Cell Surface Heparan Sulfate Proteoglycan Syndecan-2 Induces the Maturation of Dendritic Spines in Rat Hippocampal Neurons



Iryna M. Ethell and Yu Yamaguchi

The Burnham Institute, La Jolla, California 92037

Dendritic spines are small protrusions that receive synapses, and changes in spine morphology are thought to be the structural basis for learning and memory. We demonstrate that the cell surface heparan sulfate proteoglycan syndecan-2 plays a critical role in spine development. Syndecan-2 is concentrated at the synapses, specifically on the dendritic spines of cultured hippocampal neurons, and its accumulation occurs concomitant with the morphological maturation of spines from long thin protrusions to stubby and headed shapes. Early introduction of syndecan-2 cDNA into immature hippocampal neurons, by transient transfection, accelerates spine formation from dendritic protrusions. Deletion of the COOH-terminal EFYA motif of syndecan-2, the binding site for PDZ domain proteins, abrogates the spine-promoting activity of syndecan-2. Syndecan-2 clustering on dendritic protrusions does not require the PDZ domain-binding motif, but another portion of the cytoplasmic domain which includes a protein kinase C phosphorylation site. Our results indicate that syndecan-2 plays a direct role in the development of postsynaptic specialization through its interactions with PDZ domain proteins.

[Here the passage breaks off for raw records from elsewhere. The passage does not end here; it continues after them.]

File: src/source/tx_stream_out.sv
/*
 * Output side, ready latency one. A popped beat waits in a holding register
 * and is sent on the next cycle in which ready is high.
 */
module tx_stream_out (
   input  logic                     clk_in,
   input  logic                     rstn,
   input  logic                     tx_stream_ready,
   input  logic                     fifo_empty,
   input  tx_stream_pkg::tx_beat_t  rd_beat,
   output logic                     pop,
   output tx_stream_pkg::tx_beat_t  tx_stream_data,
   output logic                     tx_stream_valid
);

   tx_stream_pkg::tx_beat_t  hold_beat;
   logic                     hold_full;

   assign pop = tx_stream_ready & ~fifo_empty;

   // hold_full marks an unsent beat in hold_beat
   always_ff @(posedge clk_in) begin
      if (!rstn) begin
         hold_full       <= 1'b0;
         tx_stream_valid <= 1'b0;
      end else if (tx_stream_ready) begin
         hold_full       <= ~fifo_empty;
         tx_stream_valid <= hold_full;
      end else begin
         tx_stream_valid <= 1'b0;
      end
   end

   always_ff @(posedge clk_in) begin
      if (pop) begin
         hold_beat <= rd_beat;
      end
      if (tx_stream_ready) begin
         tx_stream_data <= hold_beat;
      end
   end

endmodule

Key Words: syndecan-2 • heparan sulfate proteoglycan • dendritic spines • hippocampal neurons



Address correspondence to Yu Yamaguchi, The Burnham Institute, 10901 North Torrey Pines Road, La Jolla, CA 92037. Tel.: 619-646-3124. Fax: 619-646-3199. E-mail: yyamaguchi{at}burnham-inst.org

Abbreviations used in this paper: DIV, days in vitro; E, embryonic day; GFP, green fluorescent protein; HSPG, heparan sulfate proteoglycan; PKC, protein kinase C; PSD, postsynaptic density.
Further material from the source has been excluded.